AFFIN CREDIT (MALAYSIA) SDN BHD V. YAP YUEN FUI [1984] 1 MLJ 169

Fact

In this case the appellant had let a motor car to the respondent under a hire-purchase agreement dated August 14, 1980. The respondent fell into arrears with the payment and the motorcar was repossessed and sold by the plaintiff for the sum of RM12,000.00. The appellant brought and action for the balance outstanding under the hire-purchase agreement for the sum of RM13,174.97. The respondent denied the whole claim and sought the protection of the HirePurchase Act, 1967. He alleged that the appellant had

a) failed to comply with section 4(1) of the Act by failing to give him a written agreement consisting of a summary of his financial obligations under the proposed hire-purchase agreement as set out in Second Schedule to the Act,

b) failed to supply him with a copy of the hire-purchase agreement within fourteen days of its execution, an obligation imposed under Section 5(1) of the Act.

Held

The President of the Session Court found that both the provisions of Section 4(1) and 5(1) of the Act had been breached and he dismissed the claim.

On appeal, Abdul Razak J. was inclined to agree with the appellant that on evidence there was in fact had complied with the provision of section 5(1), but had violated section 4(1) by the plaintiff

for failure to serve the statement in the second schedule on the defendant before the hirepurchase agreement was entered.

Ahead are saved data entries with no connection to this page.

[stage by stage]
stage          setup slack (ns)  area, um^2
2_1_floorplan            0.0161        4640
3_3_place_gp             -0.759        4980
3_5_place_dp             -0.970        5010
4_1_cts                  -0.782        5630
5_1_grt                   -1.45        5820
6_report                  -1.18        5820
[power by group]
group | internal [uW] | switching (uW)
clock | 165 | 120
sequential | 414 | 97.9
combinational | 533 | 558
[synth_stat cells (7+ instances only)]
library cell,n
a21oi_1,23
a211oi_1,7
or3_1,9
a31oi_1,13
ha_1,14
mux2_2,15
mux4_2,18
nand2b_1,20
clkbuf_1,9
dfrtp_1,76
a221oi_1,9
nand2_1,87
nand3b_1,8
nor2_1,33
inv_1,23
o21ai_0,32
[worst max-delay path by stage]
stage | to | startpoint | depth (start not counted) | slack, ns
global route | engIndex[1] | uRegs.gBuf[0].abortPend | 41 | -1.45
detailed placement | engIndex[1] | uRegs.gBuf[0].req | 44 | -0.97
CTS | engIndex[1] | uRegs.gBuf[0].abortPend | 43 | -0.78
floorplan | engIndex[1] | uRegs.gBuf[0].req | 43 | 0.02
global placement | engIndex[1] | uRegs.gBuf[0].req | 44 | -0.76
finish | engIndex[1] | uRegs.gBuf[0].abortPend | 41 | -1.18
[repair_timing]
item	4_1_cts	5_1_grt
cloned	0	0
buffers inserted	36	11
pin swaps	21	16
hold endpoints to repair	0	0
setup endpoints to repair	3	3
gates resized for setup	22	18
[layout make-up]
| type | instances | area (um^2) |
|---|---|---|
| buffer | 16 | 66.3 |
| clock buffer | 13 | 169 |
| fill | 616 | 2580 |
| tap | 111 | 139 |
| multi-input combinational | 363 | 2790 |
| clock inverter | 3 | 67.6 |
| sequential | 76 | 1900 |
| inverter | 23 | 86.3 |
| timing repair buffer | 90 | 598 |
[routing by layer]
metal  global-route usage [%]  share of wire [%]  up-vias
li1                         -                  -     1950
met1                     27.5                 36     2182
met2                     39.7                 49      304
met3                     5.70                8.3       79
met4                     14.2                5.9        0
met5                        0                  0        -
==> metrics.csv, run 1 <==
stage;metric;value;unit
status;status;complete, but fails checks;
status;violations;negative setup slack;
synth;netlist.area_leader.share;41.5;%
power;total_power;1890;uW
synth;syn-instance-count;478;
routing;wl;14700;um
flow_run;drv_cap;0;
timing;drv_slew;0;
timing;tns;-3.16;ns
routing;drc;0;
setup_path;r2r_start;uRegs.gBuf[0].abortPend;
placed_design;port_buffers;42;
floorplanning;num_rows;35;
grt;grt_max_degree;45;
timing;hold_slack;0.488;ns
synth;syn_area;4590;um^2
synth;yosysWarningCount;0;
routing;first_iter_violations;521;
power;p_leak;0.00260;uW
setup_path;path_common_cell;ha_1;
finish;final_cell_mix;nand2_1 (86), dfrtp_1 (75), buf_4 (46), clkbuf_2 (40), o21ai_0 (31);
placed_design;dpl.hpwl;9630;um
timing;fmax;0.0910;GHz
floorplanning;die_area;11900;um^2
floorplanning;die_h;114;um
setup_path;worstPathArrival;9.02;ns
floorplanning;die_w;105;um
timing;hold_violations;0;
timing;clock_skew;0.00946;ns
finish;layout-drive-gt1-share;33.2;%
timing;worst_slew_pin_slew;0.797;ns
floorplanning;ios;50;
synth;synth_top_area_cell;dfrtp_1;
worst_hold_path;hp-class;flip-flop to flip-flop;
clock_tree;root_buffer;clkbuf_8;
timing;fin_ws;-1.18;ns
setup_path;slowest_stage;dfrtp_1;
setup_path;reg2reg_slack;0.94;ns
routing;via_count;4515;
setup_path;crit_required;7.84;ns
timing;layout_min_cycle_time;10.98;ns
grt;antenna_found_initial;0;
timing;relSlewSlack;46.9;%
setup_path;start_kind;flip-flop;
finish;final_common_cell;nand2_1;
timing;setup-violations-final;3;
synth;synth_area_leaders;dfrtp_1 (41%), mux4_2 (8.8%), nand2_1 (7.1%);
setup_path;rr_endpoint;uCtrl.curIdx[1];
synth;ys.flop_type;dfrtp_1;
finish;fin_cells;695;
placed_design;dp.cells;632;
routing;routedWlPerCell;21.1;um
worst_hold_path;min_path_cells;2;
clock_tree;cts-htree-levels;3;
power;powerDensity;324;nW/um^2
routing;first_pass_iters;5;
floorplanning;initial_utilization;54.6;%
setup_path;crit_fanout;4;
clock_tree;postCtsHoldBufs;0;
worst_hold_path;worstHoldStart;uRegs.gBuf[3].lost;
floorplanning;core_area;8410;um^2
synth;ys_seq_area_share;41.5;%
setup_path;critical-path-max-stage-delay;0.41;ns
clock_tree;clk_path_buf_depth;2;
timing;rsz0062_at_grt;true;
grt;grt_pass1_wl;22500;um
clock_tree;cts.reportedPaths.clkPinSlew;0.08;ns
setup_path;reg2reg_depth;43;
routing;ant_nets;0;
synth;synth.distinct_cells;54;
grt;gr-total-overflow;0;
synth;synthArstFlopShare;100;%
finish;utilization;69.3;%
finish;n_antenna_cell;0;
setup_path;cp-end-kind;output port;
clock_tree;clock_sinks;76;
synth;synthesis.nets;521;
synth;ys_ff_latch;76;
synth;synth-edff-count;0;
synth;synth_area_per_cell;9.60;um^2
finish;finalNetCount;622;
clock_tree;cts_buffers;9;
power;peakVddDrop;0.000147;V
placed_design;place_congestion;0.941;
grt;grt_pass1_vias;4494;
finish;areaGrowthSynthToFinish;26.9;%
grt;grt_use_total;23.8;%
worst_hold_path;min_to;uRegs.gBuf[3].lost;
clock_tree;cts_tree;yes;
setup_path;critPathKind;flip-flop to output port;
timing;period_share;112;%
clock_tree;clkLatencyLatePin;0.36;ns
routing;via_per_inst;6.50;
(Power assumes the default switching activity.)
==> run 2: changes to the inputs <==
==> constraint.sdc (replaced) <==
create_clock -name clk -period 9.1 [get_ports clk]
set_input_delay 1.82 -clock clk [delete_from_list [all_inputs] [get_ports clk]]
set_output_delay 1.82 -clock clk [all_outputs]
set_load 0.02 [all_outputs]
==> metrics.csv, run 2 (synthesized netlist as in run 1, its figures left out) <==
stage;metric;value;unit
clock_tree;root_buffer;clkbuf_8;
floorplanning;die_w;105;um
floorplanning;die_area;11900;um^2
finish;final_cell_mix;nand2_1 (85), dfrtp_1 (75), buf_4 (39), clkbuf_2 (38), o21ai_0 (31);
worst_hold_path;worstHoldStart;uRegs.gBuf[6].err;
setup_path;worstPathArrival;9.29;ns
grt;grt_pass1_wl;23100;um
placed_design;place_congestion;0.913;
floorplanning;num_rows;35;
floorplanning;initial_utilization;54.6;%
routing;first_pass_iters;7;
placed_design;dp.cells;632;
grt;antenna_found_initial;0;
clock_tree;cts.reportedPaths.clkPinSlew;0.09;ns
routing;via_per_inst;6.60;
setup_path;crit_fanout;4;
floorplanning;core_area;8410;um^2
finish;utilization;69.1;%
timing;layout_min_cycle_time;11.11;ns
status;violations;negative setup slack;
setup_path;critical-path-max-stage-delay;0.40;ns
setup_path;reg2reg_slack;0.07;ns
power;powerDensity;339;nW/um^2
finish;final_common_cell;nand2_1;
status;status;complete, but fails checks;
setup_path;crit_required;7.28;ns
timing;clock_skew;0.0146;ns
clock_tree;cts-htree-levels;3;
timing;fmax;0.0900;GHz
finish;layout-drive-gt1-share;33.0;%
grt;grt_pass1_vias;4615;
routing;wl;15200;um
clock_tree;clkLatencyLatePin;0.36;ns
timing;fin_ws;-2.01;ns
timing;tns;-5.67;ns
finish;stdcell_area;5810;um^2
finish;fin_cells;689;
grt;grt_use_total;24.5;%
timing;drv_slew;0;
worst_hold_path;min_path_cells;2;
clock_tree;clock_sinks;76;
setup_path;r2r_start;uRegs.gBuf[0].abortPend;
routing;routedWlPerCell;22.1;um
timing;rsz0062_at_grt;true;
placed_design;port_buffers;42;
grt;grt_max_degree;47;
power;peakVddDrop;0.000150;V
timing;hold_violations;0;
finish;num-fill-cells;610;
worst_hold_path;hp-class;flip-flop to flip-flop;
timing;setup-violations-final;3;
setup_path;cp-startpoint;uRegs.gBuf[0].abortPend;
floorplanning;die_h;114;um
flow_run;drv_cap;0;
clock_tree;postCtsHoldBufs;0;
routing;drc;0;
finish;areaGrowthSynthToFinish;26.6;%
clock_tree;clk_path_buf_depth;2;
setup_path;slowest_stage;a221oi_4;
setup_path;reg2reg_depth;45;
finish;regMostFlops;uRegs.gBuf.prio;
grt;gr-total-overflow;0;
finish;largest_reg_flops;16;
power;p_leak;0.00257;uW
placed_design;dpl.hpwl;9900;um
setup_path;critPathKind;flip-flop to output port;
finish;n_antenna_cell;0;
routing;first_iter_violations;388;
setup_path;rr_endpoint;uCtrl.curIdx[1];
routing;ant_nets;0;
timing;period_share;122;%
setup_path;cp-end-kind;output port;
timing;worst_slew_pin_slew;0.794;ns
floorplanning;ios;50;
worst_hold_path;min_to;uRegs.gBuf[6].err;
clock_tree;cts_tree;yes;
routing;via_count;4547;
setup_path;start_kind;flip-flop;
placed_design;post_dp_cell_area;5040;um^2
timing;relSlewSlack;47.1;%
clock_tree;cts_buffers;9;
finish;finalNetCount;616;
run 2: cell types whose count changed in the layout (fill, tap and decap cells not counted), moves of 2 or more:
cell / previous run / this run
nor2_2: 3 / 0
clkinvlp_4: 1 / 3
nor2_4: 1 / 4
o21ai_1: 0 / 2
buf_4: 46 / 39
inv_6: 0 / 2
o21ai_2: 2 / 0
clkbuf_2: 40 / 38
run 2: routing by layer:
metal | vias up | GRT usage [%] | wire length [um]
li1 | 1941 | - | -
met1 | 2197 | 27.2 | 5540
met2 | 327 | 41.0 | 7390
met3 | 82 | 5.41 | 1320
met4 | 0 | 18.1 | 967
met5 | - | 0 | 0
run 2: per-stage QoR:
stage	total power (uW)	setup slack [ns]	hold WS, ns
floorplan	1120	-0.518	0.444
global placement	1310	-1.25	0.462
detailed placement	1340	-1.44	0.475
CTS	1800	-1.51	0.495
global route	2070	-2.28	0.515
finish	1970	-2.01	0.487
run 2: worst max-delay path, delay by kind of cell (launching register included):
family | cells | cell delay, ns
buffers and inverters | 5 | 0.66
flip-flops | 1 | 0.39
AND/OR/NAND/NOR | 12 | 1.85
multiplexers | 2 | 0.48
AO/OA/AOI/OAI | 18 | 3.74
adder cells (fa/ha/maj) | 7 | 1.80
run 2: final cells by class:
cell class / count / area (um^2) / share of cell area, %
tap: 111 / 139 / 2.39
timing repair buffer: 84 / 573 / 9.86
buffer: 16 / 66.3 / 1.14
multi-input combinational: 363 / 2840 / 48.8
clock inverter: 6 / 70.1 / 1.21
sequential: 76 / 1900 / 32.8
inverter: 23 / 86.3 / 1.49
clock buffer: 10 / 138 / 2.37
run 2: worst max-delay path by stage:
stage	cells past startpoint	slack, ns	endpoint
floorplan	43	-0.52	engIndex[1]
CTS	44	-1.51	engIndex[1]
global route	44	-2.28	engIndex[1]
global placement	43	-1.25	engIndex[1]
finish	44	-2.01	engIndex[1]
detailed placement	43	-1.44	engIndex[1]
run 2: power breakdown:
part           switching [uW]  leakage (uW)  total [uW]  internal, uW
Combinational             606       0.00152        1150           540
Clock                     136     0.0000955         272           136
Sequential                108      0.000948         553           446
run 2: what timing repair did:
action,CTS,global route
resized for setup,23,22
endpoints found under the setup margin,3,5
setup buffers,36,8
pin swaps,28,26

Therefore, appellant had failed to prove that it had entered into a valid and proper agreement with the respondent. He therefore dismissed the appellants claims.

MOHAMED AZMI F.J. In our view, the plaintiffs claim was rightly dismissed by the lower courts, not because the hirepurchase agreement was unenforceable, but because no agreement had in fact been entered into by the parties. In this context the learned Judge was right in describing the agreement as void ab initio for lack of offer and acceptance. The written offer signed by the defendant without the condition precedent being fulfilled was not an offer recognized by the Hire-Purchase Act and as such there could not be acceptance by the plaintiff of a non-existent offer.

Notes

1. The case indicate that section 4(1) contains a positive and mandatory obligation on the part of the owner to give a written statement to the prospective hirer before an offer to enter into o hire-purchase agreement can be accepted and thereby brings about the formation of an agreement. 2. The non compliance with the provision of Section 4(1) of the Hire-Purchase Act 1967 would render a hire-purchase agreement void ab initio. 3. It is clear that the plaintiff has breached the provision.